Two single-carriage trains collided head-on after a suspected brake failure on a private railway line in the town of Matsuoka, Fukui Prefecture, Sunday afternoon, leaving one train operator dead and 23 people injured, local police said.

Some 30 people were aboard the two trains when they collided, they said.

Train operator Tadao Sasaki, 57, was pronounced dead after being taken to a nearby hospital, while the probationary driver of the other train suffered serious injuries and remains in a coma, they said.

Injured passengers were rushed to various local hospitals, including Fukui Medical College Hospital and Fukui Prefectural Hospital.

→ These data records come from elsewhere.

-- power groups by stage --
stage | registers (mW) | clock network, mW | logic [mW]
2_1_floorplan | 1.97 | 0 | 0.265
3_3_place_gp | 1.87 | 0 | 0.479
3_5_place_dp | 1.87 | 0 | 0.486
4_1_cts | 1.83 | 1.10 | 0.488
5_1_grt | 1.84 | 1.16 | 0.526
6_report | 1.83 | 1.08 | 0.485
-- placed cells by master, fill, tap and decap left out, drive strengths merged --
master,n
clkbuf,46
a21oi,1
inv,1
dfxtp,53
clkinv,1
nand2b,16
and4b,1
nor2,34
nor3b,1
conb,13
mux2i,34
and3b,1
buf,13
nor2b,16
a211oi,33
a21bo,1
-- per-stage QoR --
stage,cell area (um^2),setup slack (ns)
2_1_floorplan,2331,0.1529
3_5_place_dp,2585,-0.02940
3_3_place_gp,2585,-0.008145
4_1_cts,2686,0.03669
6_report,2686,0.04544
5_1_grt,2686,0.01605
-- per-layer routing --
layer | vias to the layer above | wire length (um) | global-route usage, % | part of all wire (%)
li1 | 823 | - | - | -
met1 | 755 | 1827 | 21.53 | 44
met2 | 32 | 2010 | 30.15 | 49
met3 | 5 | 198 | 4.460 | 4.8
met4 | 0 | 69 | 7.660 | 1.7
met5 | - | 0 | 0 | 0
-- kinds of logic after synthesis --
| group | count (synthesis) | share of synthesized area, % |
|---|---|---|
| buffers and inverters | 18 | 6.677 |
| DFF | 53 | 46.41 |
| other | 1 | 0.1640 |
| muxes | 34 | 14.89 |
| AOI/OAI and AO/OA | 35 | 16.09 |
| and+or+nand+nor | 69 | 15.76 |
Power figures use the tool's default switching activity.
===== src/rtl/ofs_par_seq.sv =====
module ofs_par_seq (
  input  logic              clk,
  input  logic              restart,
  input  logic              go,
  output ofs_pkg::ofs_tgt_e tgt
);
  ofs_pkg::ofs_tgt_e tgt_q;

  always_ff @(posedge clk) begin
    if (restart)
      tgt_q <= ofs_pkg::OFS_EMPTY;
    else if (go)
      tgt_q <= (tgt_q == ofs_pkg::OFS_EMPTY) ? ofs_pkg::OFS_FULL : ofs_pkg::OFS_EMPTY;
  end

  assign tgt = tgt_q;

  AST_PAR_TOGGLE: assert property (@(posedge clk) disable iff (restart)
    go |=> (tgt_q != $past(tgt_q)));
endmodule


===== src/rtl/ofs_reg.sv =====
module ofs_reg #(
  parameter int unsigned AW = 12,
  localparam int unsigned IW = $clog2(AW)
) (
  input  logic          clk,
  input  logic          mrst,
  input  logic          dflt_hi,
  input  logic          par_we,
  input  logic [AW-1:0] par_d,
  input  logic          ser_we,
  input  logic [IW-1:0] ser_idx,
  input  logic          ser_bit,
  output logic [AW-1:0] q
);
  logic [AW-1:0] q_r;
  logic [AW-1:0] q_n;

  always_comb begin
    q_n = q_r;
    if (mrst)
      q_n = AW'(ofs_pkg::dflt_value(dflt_hi));
    else if (par_we)
      q_n = par_d;
    else if (ser_we)
      q_n[ser_idx] = ser_bit;
  end

  always_ff @(posedge clk) q_r <= q_n;

  assign q = q_r;

  AST_IDLE_HOLD: assert property (@(posedge clk) disable iff (mrst)
    (!par_we && !ser_we) |=> $stable(q_r));
  AST_ONE_BIT: assert property (@(posedge clk) disable iff (mrst)
    (ser_we && !par_we) |=> ($countones(q_r ^ $past(q_r)) <= 1));
endmodule


===== src/rtl/flag_ofs_loader.sv =====
module flag_ofs_loader #(
  parameter int unsigned AW = 12,
  localparam int unsigned PW = $clog2(2 * AW),
  localparam int unsigned IW = $clog2(AW)
) (
  input  logic          clk,
  input  logic          mrst,
  input  logic          prst,
  input  logic          dflt_hi,
  input  logic          mode_si,
  input  logic          ser_en,
  input  logic          ld,
  input  logic          wr_en,
  input  logic [AW-1:0] din,
  output logic          fwft_mode,
  output logic [AW-1:0] ae_ofs,
  output logic [AW-1:0] af_ofs
);
  logic              restart;
  logic              par_go;
  logic              ser_go;
  ofs_pkg::ofs_tgt_e ser_tgt;
  ofs_pkg::ofs_tgt_e par_tgt;
  logic [IW-1:0]     ser_idx;
  logic [PW-1:0]     ser_pos;
  logic [AW-1:0]     ofs_q [ofs_pkg::NUM_OFS];
  logic              mode_q;

  assign restart = mrst || prst;
  assign par_go  = !restart && ld && wr_en;
  assign ser_go  = !restart && ser_en && !(ld && wr_en);

  always_ff @(posedge clk) begin
    if (mrst) mode_q <= mode_si;
  end
  assign fwft_mode = mode_q;

  ofs_ser_seq #(.AW(AW)) u_ser (
    .clk     (clk),
    .restart (restart),
    .go      (ser_go),
    .tgt     (ser_tgt),
    .idx     (ser_idx),
    .pos     (ser_pos)
  );

  ofs_par_seq u_par (
    .clk     (clk),
    .restart (restart),
    .go      (par_go),
    .tgt     (par_tgt)
  );

  for (genvar g = 0; g < ofs_pkg::NUM_OFS; g++) begin : g_ofs
    ofs_reg #(.AW(AW)) u_reg (
      .clk     (clk),
      .mrst    (mrst),
      .dflt_hi (dflt_hi),
      .par_we  (par_go && (int'(par_tgt) == g)),
      .par_d   (din),
      .ser_we  (ser_go && (int'(ser_tgt) == g)),
      .ser_idx (ser_idx),
      .ser_bit (mode_si),
      .q       (ofs_q[g])
    );
  end

  assign ae_ofs = ofs_q[0];
  assign af_ofs = ofs_q[1];

  AST_PAR_PRIO: assert property (@(posedge clk) disable iff (mrst || prst)
    (ld && wr_en && ser_en) |=> $stable(ser_pos));
  AST_PRST_KEEP: assert property (@(posedge clk) disable iff (mrst)
    prst |=> ($stable(ae_ofs) && $stable(af_ofs)));
  AST_MODE_HOLD: assert property (@(posedge clk) disable iff (mrst)
    1'b1 |=> $stable(fwft_mode));
endmodule
===== src/rtl/xbus_pkg.sv =====
package xbus_pkg;

  typedef enum logic [1:0] {
    K_FETCH = 2'd0,
    K_READ  = 2'd1,
    K_WRITE = 2'd2,
    K_READ2 = 2'd3
  } kind_e;

  // control register, msb first; field positions are decoded below
  typedef struct packed {
    logic       hold;
    logic       ovl;
    logic       wr_long;
    logic [1:0] wr_tgt;
    logic       rd_long;
    logic [1:0] rd_tgt;
  } ctl_t;

  localparam logic [1:0] TGT_RAM = 2'd0;
  localparam logic [1:0] TGT_CS1 = 2'd1;

  function automatic logic [1:0] pick_target(kind_e k, logic [15:0] a, ctl_t c,
                                             int unsigned ovl_bytes);
    case (k)
      K_FETCH: return (c.ovl && (32'(a) < ovl_bytes)) ? TGT_RAM : TGT_CS1;
      K_WRITE: return c.wr_tgt;
      default: return c.rd_tgt;
    endcase
  endfunction

  function automatic logic want_long(kind_e k, ctl_t c);
    case (k)
      K_FETCH: return 1'b0;
      K_WRITE: return c.wr_long;
      default: return c.rd_long;
    endcase
  endfunction

endpackage


===== src/rtl/xbus_cfg_reg.sv =====
module xbus_cfg_reg
  import xbus_pkg::*;
#(
  parameter logic [7:0] REG_ADDR = 8'hFA
) (
  input  logic       clk,
  input  logic       rst_n,
  input  logic       wr_en,
  input  logic [7:0] addr,
  input  logic [7:0] wdata,
  output logic [7:0] rdata,
  output ctl_t       ctl
);
  logic hit;
  assign hit = (addr == REG_ADDR);

  always_ff @(posedge clk or negedge rst_n) begin
    if (!rst_n)            ctl <= '0;
    else if (wr_en && hit) ctl <= ctl_t'(wdata);
  end

  assign rdata = hit ? 8'(ctl) : 8'h00;

  a_r2_foreign_write_ignored: assert property (@(posedge clk) disable iff (!rst_n)
    (wr_en && !hit) |=> $stable(ctl));
endmodule


===== src/rtl/xbus_route.sv =====
module xbus_route
  import xbus_pkg::*;
#(
  parameter int unsigned OVL_BYTES = 8192
) (
  input  kind_e       kind,
  input  logic [15:0] addr,
  input  ctl_t        ctl,
  output logic [1:0]  tgt,
  output logic        stretch
);
  assign tgt     = pick_target(kind, addr, ctl, OVL_BYTES);
  assign stretch = want_long(kind, ctl);
endmodule


===== src/rtl/xbus_seq.sv =====
module xbus_seq #(
  parameter int BASE_LEN  = 2,
  parameter int EXTRA_LEN = 2
) (
  input  logic       clk,
  input  logic       rst_n,
  input  logic       start,
  input  logic [1:0] tgt,
  input  logic       stretch,
  input  logic       mux,
  output logic       idle,
  output logic       ram_ph,
  output logic       ale_ph,
  output logic       strb_ph,
  output logic       strb_last,
  output logic       done_ph
);
  localparam int LONG_LEN = BASE_LEN + EXTRA_LEN;
  localparam int CW       = $clog2(LONG_LEN + 1);

  typedef enum logic [2:0] {S_IDLE, S_RAM, S_ALE, S_STRB, S_DONE} st_e;
  st_e           st;
  logic [CW-1:0] cnt, len_q;

  always_ff @(posedge clk or negedge rst_n) begin
    if (!rst_n) begin
      st    <= S_IDLE;
      cnt   <= '0;
      len_q <= '0;
    end else begin
      case (st)
        S_IDLE: if (start) begin
          cnt   <= '0;
          len_q <= stretch ? CW'(LONG_LEN) : CW'(BASE_LEN);
          if (tgt == 2'd0) st <= S_RAM;
          else             st <= mux ? S_ALE : S_STRB;
        end
        S_RAM:  st <= S_DONE;
        S_ALE:  st <= S_STRB;
        S_STRB: begin
          cnt <= cnt + 1'b1;
          if (strb_last) st <= S_DONE;
        end
        default: st <= S_IDLE;
      endcase
    end
  end

  assign idle      = (st == S_IDLE);
  assign ram_ph    = (st == S_RAM);
  assign ale_ph    = (st == S_ALE);
  assign strb_ph   = (st == S_STRB);
  assign done_ph   = (st == S_DONE);
  assign strb_last = strb_ph && (cnt == len_q - 1'b1);

  // checker: length of each strobe run, counted independently of cnt
  logic [CW:0] run;
  always_ff @(posedge clk or negedge rst_n) begin
    if (!rst_n)       run <= '0;
    else if (strb_ph) run <= run + 1'b1;
    else              run <= '0;
  end

  a_r6_strobe_run_len: assert property (@(posedge clk) disable iff (!rst_n)
    $fell(strb_ph) |-> (run == (CW+1)'(BASE_LEN) || run == (CW+1)'(LONG_LEN)));
  a_r10_ale_then_strobe: assert property (@(posedge clk) disable iff (!rst_n)
    ale_ph |=> strb_ph);
  a_r12_done_returns_idle: assert property (@(posedge clk) disable iff (!rst_n)
    done_ph |=> idle);
endmodule


===== src/rtl/xbus_ctrl.sv =====
module xbus_ctrl
  import xbus_pkg::*;
#(
  parameter int         RAM_AW    = 13,
  parameter logic [7:0] CFG_ADDR  = 8'hFA,
  parameter int         BASE_LEN  = 2,
  parameter int         EXTRA_LEN = 2
) (
  input  logic              clk,
  input  logic              rst_n,
  input  logic              mux_sel,
  input  logic              sfr_we,
  input  logic [7:0]        sfr_addr,
  input  logic [7:0]        sfr_wdata,
  output logic [7:0]        sfr_rdata,
  input  logic              req_valid,
  input  logic [1:0]        req_kind,
  input  logic [15:0]       req_addr,
  input  logic [7:0]        req_wdata,
  output logic              req_ready,
  output logic [7:0]        req_rdata,
  output logic              ram_en,
  output logic              ram_we,
  output logic [RAM_AW-1:0] ram_addr,
  output logic [7:0]        ram_wdata,
  input  logic [7:0]        ram_rdata,
  output logic [2:0]        cs_n,
  output logic              oe_n,
  output logic              we_n,
  output logic [7:0]        a_hi_o,
  output logic [7:0]        a_lo_o,
  output logic              a_lo_oe,
  input  logic [7:0]        a_lo_i,
  output logic [7:0]        d_o,
  output logic [7:0]        d_oe,
  input  logic [7:0]        d_i,
  output logic              keep_a_lo,
  output logic              keep_d
);
  localparam int unsigned OVL_BYTES = 1 << RAM_AW;

  ctl_t       ctl;
  logic [1:0] dec_tgt;
  logic       dec_long;
  logic       idle, ram_ph, ale_ph, strb_ph, strb_last, done_ph, start;

  logic [15:0] lat_addr;
  logic [7:0]  lat_wdata, rd_q;
  logic [1:0]  lat_tgt;
  logic        lat_wr;

  xbus_cfg_reg #(.REG_ADDR(CFG_ADDR)) u_cfg (
    .clk(clk), .rst_n(rst_n), .wr_en(sfr_we), .addr(sfr_addr),
    .wdata(sfr_wdata), .rdata(sfr_rdata), .ctl(ctl));

  xbus_route #(.OVL_BYTES(OVL_BYTES)) u_route (
    .kind(kind_e'(req_kind)), .addr(req_addr), .ctl(ctl),
    .tgt(dec_tgt), .stretch(dec_long));

  assign start = req_valid && idle;

  xbus_seq #(.BASE_LEN(BASE_LEN), .EXTRA_LEN(EXTRA_LEN)) u_seq (
    .clk(clk), .rst_n(rst_n), .start(start), .tgt(dec_tgt),
    .stretch(dec_long), .mux(mux_sel), .idle(idle), .ram_ph(ram_ph),
    .ale_ph(ale_ph), .strb_ph(strb_ph), .strb_last(strb_last),
    .done_ph(done_ph));

  // request capture and read-data return
  always_ff @(posedge clk or negedge rst_n) begin
    if (!rst_n) begin
      lat_addr  <= '0;
      lat_wdata <= '0;
      lat_tgt   <= '0;
      lat_wr    <= 1'b0;
      rd_q      <= '0;
    end else begin
      if (start) begin
        lat_addr  <= req_addr;
        lat_wdata <= req_wdata;
        lat_tgt   <= dec_tgt;
        lat_wr    <= (kind_e'(req_kind) == K_WRITE);
      end
      if (ram_ph && !lat_wr)                rd_q <= ram_rdata;
      else if (strb_last && !lat_wr)        rd_q <= mux_sel ? a_lo_i : d_i;
    end
  end

  assign req_ready = done_ph;
  assign req_rdata = rd_q;

  assign ram_en    = ram_ph;
  assign ram_we    = ram_ph && lat_wr;
  assign ram_addr  = lat_addr[RAM_AW-1:0];
  assign ram_wdata = lat_wdata;

  // chip selects, one per off-chip region
  logic bus_busy;
  assign bus_busy = ale_ph || strb_ph;
  for (genvar gi = 0; gi < 3; gi++) begin : g_cs
    assign cs_n[gi] = !(bus_busy && (lat_tgt == 2'(gi + 1)));
  end

  assign oe_n   = !(strb_ph && !lat_wr);
  assign we_n   = !(strb_ph && lat_wr);
  assign a_hi_o = lat_addr[15:8];

  logic wr_drive;
  assign wr_drive = strb_ph && lat_wr;

  always_comb begin
    if (mux_sel) begin
      a_lo_o  = ale_ph ? lat_addr[7:0] : lat_wdata;
      a_lo_oe = ale_ph || wr_drive;
      d_o     = {ale_ph, 7'b0};
      d_oe    = 8'h80;
    end else begin
      a_lo_o  = lat_addr[7:0];
      a_lo_oe = 1'b1;
      d_o     = lat_wdata;
      d_oe    = {8{wr_drive}};
    end
  end

  assign keep_a_lo = ctl.hold && mux_sel;
  assign keep_d    = ctl.hold && !mux_sel;

  a_r7_one_select: assert property (@(posedge clk) disable iff (!rst_n)
    $onehot0(~cs_n));
  a_r7_strobes_exclusive: assert property (@(posedge clk) disable iff (!rst_n)
    !(!oe_n && !we_n));
  a_r7_strobe_has_select: assert property (@(posedge clk) disable iff (!rst_n)
    (!oe_n || !we_n) |-> (cs_n != 3'b111));
  a_r8_ram_quiet: assert property (@(posedge clk) disable iff (!rst_n)
    ram_en |-> (cs_n == 3'b111 && oe_n && we_n && (mux_sel ? !a_lo_oe : d_oe == 8'h00)));
  a_r9_no_latch_pulse: assert property (@(posedge clk) disable iff (!rst_n)
    !mux_sel |-> !ale_ph);
  a_r11_latch_only_offchip: assert property (@(posedge clk) disable iff (!rst_n)
    ale_ph |-> (cs_n != 3'b111 && a_lo_oe));
  a_r12_ready_pulse: assert property (@(posedge clk) disable iff (!rst_n)
    req_ready |=> !req_ready);
endmodule


===== config.mk =====
export PLATFORM = sky130hd
export DESIGN_NAME = xbus_ctrl
export DESIGN_NICKNAME = d
export VERILOG_FILES = /design/src/rtl/xbus_pkg.sv /design/src/rtl/xbus_cfg_reg.sv /design/src/rtl/xbus_route.sv /design/src/rtl/xbus_seq.sv /design/src/rtl/xbus_ctrl.sv
export SDC_FILE = /design/constraint.sdc
export NUM_CORES = 1
export LEC_CHECK = 0
export ABC_AREA = 1
export BUFFER_PORTS_ARGS = -buffer_cell sky130_fd_sc_hd__buf_2
export CAP_MARGIN = 5
export CORE_AREA = 5 5 106 108
export CTS_CLUSTER_DIAMETER = 40
export DETAILED_ROUTE_END_ITERATION = 7
export DIE_AREA = 0 0 111 113
export PLACE_DENSITY = 0.55
export SYNTH_ARGS = -nofsm -noshare
export SYNTH_HDL_FRONTEND = slang
export SYNTH_SLANG_ARGS = --single-unit
export TNS_END_PERCENT = 20

===== constraint.sdc =====
create_clock -name clk -period 1.7 [get_ports clk]
set_input_delay 0.17 -clock clk [delete_from_list [all_inputs] [get_ports clk]]
set_output_delay 0.17 -clock clk [all_outputs]
set_load 0.005 [all_outputs]

## Yosys cells after proc, flatten, opt, wreduce, memory -nomap -nowiden

Cells that the tools add are included.

- Bits in registers: 52
- Input port bits: 71
- Output and inout port bits: 80
- Word-level logic and storage cells: 80

- Add/sub/neg operators: 2
- Magnitude comparators: 1
- Equal/unequal tests: 12
- Muxes and demuxes: 20
- Reduce and logical (&&, ||, !) cells: 31

Operators with widths:

| cell | number |
|---|---|
| two-way mux 8 bit | 8 |
| less-than comparator 16 x 14 -> 1 bit, second input constant | 1 |
| two-way mux 3 bit | 5 |
| logical AND 1 bit | 14 |
| one-hot mux 3 bit (4 select lines) | 1 |
| equality test 8 bit, second input constant | 1 |
| zero test 1 bit | 7 |
| equality test 2 bit, second input constant | 3 |
| equality test 3 x 2 -> 1 bit, second input constant | 2 |
| one-hot mux 3 bit (2 select lines) | 1 |
| AND reduction 2 bit | 3 |
| zero test 2 bit | 2 |
| inequality test 2 x 1 -> 1 bit, second input constant | 2 |
| one-hot mux 2 bit (2 select lines) | 1 |
| nonzero test 2 bit | 2 |
| adder 3 x 1 -> 3 bit, second input constant | 1 |
| equality test 3 x 1 -> 1 bit, second input constant | 1 |
| equality test 3 bit | 1 |
| equality test 3 bit, second input constant | 1 |
| zero test 3 bit | 1 |
| two-way mux 1 bit | 3 |
| subtractor 3 x 1 -> 3 bit, second input constant | 1 |
| equality test 2 x 1 -> 1 bit, second input constant | 1 |
| logical OR 1 bit | 2 |
| one-hot mux 1 bit (2 select lines) | 1 |

## Logic depth before layout (Yosys ltp)

- Depth in word-level cells: 8
- Gate-level depth with buffers: 10
- Mapped depth without buffers: 10

## Modules after synthesis

From an unflattened synthesis, not the netlist that was laid out.

- Cells, all modules: 383
- Area total of the unflattened synthesis: 2901.5 µm²

By module, submodules not included:

| module | times used | cells an instance | area each (µm²) | seq. area each (µm²) |
|---|---|---|---|---|
| xbus_ctrl | 1 | 249 | 1894.3 | 875.8 |
| xbus_cfg_reg | 1 | 61 | 476.7 | 200.2 |
| xbus_seq | 1 | 58 | 469.2 | 200.2 |
| xbus_route | 1 | 15 | 61.3 | 0.0 |

## Worst setup path before layout

OpenSTA, ideal clock, no wires.

- Path type: register to output
- Start: register u_seq.st[2]
- End: output d_oe[1]
- Data arrival time: 1.294 ns
- Data required time: 1.530 ns
- Setup slack: 0.236 ns
- Stages on the path, launching flop included: 7
- Path buffers: 1
- Cell sequence: dfrtp_1 inv_1 nand2_2 nor2_4 nand2_1 nor2_1 buf_4

- Cells in the longest elaborated chain, start to end: 3

RTL lines:

| item | RTL line | RTL |
|---|---|---|
| from (decl) | xbus_seq.sv:22 | `st_e st;` |
| from (signal assigned) | xbus_seq.sv:36 | `else st <= mux ? S_ALE : S_STRB;` |
| equality test 3 x 2 -> 1 bit | xbus_seq.sv:52 | `assign strb_ph = (st == S_STRB);` |
| logical AND 1 bit | xbus_ctrl.sv:108 | `assign wr_drive = strb_ph && lat_wr;` |
| two-way mux 8 bit | xbus_ctrl.sv:111 | `if (mux_sel) begin` |
| to (decl) | xbus_ctrl.sv:35 | `output logic [7:0] d_oe,` |

No other way between the ends.

## Worst setup path in the final report

- Start: register u_seq.st[2]
- End: output d_oe[2]

Same word-level chain as after synthesis.

==> results.txt <==
The flow ran to the end, and the final reports show no timing, DRC or antenna violations. The average footprint of a synthesized cell is 7.25 um2. The post-route cell area came out at 3690 um2. After detailed routing, the number of remaining DRC violations is 0. VDD sags by at most 514 uV. The total number of nets in the final design is a little under 600. The number of nets in the synthesized netlist came out at ~440. The type of destination of the critical path is an output port. The total of fill cells in the finished design came out at between 1,000 and 1,500. The part of the cycle the worst path needs came out at 0.981.

The critical path in this run is classified as reg -> out. In this run the remaining antenna-violating nets after routing total 0. The number of violations of the max-capacitance limit came out at 0.

The die covers 12,500 um2. The critical path data arrival time came out at 1500 ps. The tightest hold path in the finished design has a slack of 61.0 ps.

Counting tap cells, the placed design contains a total of 635 instances. The power per unit of standard cell area came out at 1410 nW/um2. The maximum operating frequency came out at around 600 MHz. The total count of hold-check failures in the final report came out at 0.

The worst hold path begins at req_addr[9]. The x dimension of the die is 111 um. Summed over all layers, the routed wires come to 8520 um. The clock tree from TritonCTS is built. The sink count of the clock tree is 51.

Leaving out filler cells and counting taps, the final layout contains 647. The worst reg-to-reg setup slack came out at approximately 90 ps. The final setup violation count is 0. The launch instance of the worst register-to-register path is u_seq.st[2]$_DFFE_PN0P_. The repair_antennas step left the layout with diodes totalling 0. Of all nets on the critical path, the largest fanout is 7. The total of flip-flops plus latches after synthesis is 51.

The number of antenna violations at the first check in global routing is 0. Summed over all layers, the global routing overflow is 0. The maximum buffer depth of the clock tree came out at 2. The number of unique standard cell types used by synthesis is 26. The layout cell share with drive strength beyond 1 is 0.362.

The area of the core is 10,100 um2. After the first detailed-routing iteration, the DRC count stood at 215. The relative slew slack came out at 0.610. The largest net degree at the start of global routing came out at 36.

The actual transition at the worst max-transition pin is 585 ps. 151 I/O pins were placed. The die span in y is 113 um. The port buffer count is 150. The count of vias placed by the detailed router is 2,801.

The total number of H-tree levels came out at 2. The number of max-slew violations in the final report came to 0. The HPWL after detailed placement is 6630 um. The worst hold path terminates at lat_addr[9]$_DFFE_PN0P_. The number of warning messages in the yosys log came out at 0.

The via count of the first global-routing pass is 2,782. The path class of the lowest-slack min-delay path is in -> reg. The average wire per cell in the routed design came out at between 10 and 15 um.

The number of cells on the worst hold path is 3. The path depth of the worst reg2reg path is 8. The length of the first detailed-routing pass in iterations is 5.

By area the synthesized netlist is led by dfrtp_1, nand2_1, inv_1, o21ai_0, nor2_1. The share of the yosys chip area belonging to registers came out at 0.482. The instance area after placement is 3520 um2. The area share of the largest cell type after synthesis came out at 0.482. The clock latency at the later pin of the worst-skew pair came out at 300 ps.

Using the TritonRoute via totals, the vias-per-cell ratio works out to 4.33. The number of rows created at floorplan came out at 37. Setup repair after global routing could not meet its margin everywhere.

Of all cell types, the one taking the most synthesized area is dfrtp_1. The total routing usage reported by global routing came out at 0.132. TritonCTS created 5 clock buffers. STA classifies the critical path startpoint as a flop. The initial cell density of the core is 0.261. The data required time of the critical path came out at approximately 1500 ps. Between clock sinks in the finished design, the worst skew comes to 6.07 ps. The post-synthesis instance area is 2650 um2. The CTS clock-pin slew for the worst setup and hold paths came out at 90 ps. The final weighted congestion of routability-driven global placement came out at about 0.83. The area overhead of the layout relative to synthesis came out at 39.5%. The count of mapped cells out of synthesis came out at 365. In this run the static leakage power is 2.11 nW.

The endpoint of the lowest-slack register-to-register path is req_rdata[1]$_DFFE_PN0P_. The first global-routing pass estimated approximately 14,000 um of wire. The clock tree root driver cell is clkbuf_8. The worst path in the final design needs a cycle of 1670 ps, including I/O delays and setup.
## cell usage in the layout (no fill, tap or decap), types with 2 or more instances in the layout
cell type	Yosys	final
buf_2	5	149
nand2_1	142	138
dfrtp_1	51	50
inv_1	39	36
nor2_1	34	33
o21ai_0	28	24
nand3_1	16	16
a31oi_1	8	8
buf_4	11	8
nand2_2	3	6
inv_2	2	5
clkbuf_8	0	5
o21ai_1	0	4
a21oi_1	5	4
nor3_1	3	3
buf_12	0	3
nor2_4	1	2
nand2_4	1	2
o22ai_1	2	2
## cell families (layout without fill, tap and decap cells)
kind of cell             after synthesis  after routing  synth area share
buffers and inverters                 65            211             0.113
adder cells (fa/ha/maj)                1              1           0.00473
AND/OR/NAND/NOR                      203            203             0.308
AO/OA/AOI/OAI                         44             44            0.0888
XOR/XNOR                               1              1           0.00331
flip-flops                            51             51             0.482
## per-layer routing
layer	global-route usage	share of wire
met5	0	0
met4	0.0320	0.0085
met3	0.0406	0.092
met2	0.218	0.46
met1	0.169	0.44
## layout make-up
type                            instances  area [um2]  share of cell area
Multi-Input combinational cell        249        1100               0.297
Tap cell                              136         170              0.0461
Timing Repair Buffer                  162         887               0.240
Clock buffer                            6        72.6              0.0196
Sequential cell                        51        1280               0.346
Clock inverter                          1        30.0             0.00813
Inverter                               42         158              0.0427
## power by group
group	internal, mW	switching (mW)
clock network	0.433	0.403
registers	1.69	0.340
logic	1.01	1.32
total	3.13	2.06
## worst max-delay path: stages, from the launching register on
cell and delay, ps:
dfrtp_1 420, inv_2 80, nand2_2 90, nor2_4 210
nand2_4 100, nor2_4 170, buf_2 140
## cell usage after synthesis, drive strengths merged
cell	count
a21oi	5
a31oi	8
buf	18
clkbuf	5
clkinv	1
dfrtp	51
ha	1
inv	41
nand2	146
nand3	16
nor2	36
nor3	3
nor4	1
o21ai	28
o21bai	1
o22ai	2
or2	1
xnor2	1
## registers in the layout (all words and copies together) (netlist names)
name and cells:
u_seq.st 3, u_seq.len_q 2, ram_wdata 8, lat_wr 1, req_rdata 8, u_seq.cnt 3
lat_tgt 2, lat_addr 16, u_cfg.ctl 8
## through the flow
step	total power [mW]	util	setup TNS, ps	worst slack (ps)
finish	5.19	0.364	0	32.7
global route	5.67	0.364	-591	-72.6
CTS	5.23	0.360	0	6.23
detailed placement	4.34	0.347	0	110
global placement	4.28	0.347	0	204
floorplan	3.31	-	0	236
## worst max-delay path by stage
stage                                        from                       end  slack [ps]
after floorplan           u_seq.st[2]$_DFFE_PN0P_                   d_oe[1]         240
after global placement    u_seq.st[2]$_DFFE_PN0P_  req_rdata[1]$_DFFE_PN0P_         200
after detailed placement  u_seq.st[2]$_DFFE_PN0P_  req_rdata[1]$_DFFE_PN0P_         110
after CTS                 u_seq.st[2]$_DFFE_PN0P_                   cs_n[1]           6
after global routing      u_seq.st[2]$_DFFE_PN0P_                   d_oe[2]         -70
final                     u_seq.st[2]$_DFFE_PN0P_                   d_oe[2]          30
## timing repair
action | 4_1_cts | 5_1_grt
setup buffers | 1 | 3
setup endpoints to repair | 17 | 25
gates resized for setup | 5 | 12
pin swaps | 0 | 4
hold buffers | 1 | 0
endpoints found under the hold margin | 21 | 0
Note: power is estimated with default switching activity, not from simulation.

The collision occurred at around 1:30 p.m. near Shiizakai Station on the main Echizen Line of Keifuku Electric Railroad Co. when the train coming from Eiheiji Station on a branch line failed to stop at Higashi-Furuichi Station and continued onto the main line for about 1 km, railway officials said.

The train that failed to stop was traveling at about 20 kph and the other train at 60 kph at the time of collision, they said.

Sasaki, who was operating the train coming from Eiheiji Station, radioed the railway company moments before the collision to report that the train's brakes had failed, the officials said. The company had reportedly urged Sasaki to stop the train at the Higashi Furuichi station.

Although the two single-carriage trains were wrecked, neither derailed, the officials said.

Neither train was equipped with the automatic train stop system. The train coming from Eiheiji was made in 1928, according to the railway company.

Kojima Yukio, senior managing director of Keifuku Railroad, met the press in Fukui Sunday night and apologized for the accident.

Kojima denied any connection between delays in installing the automatic train system and its money-losing line.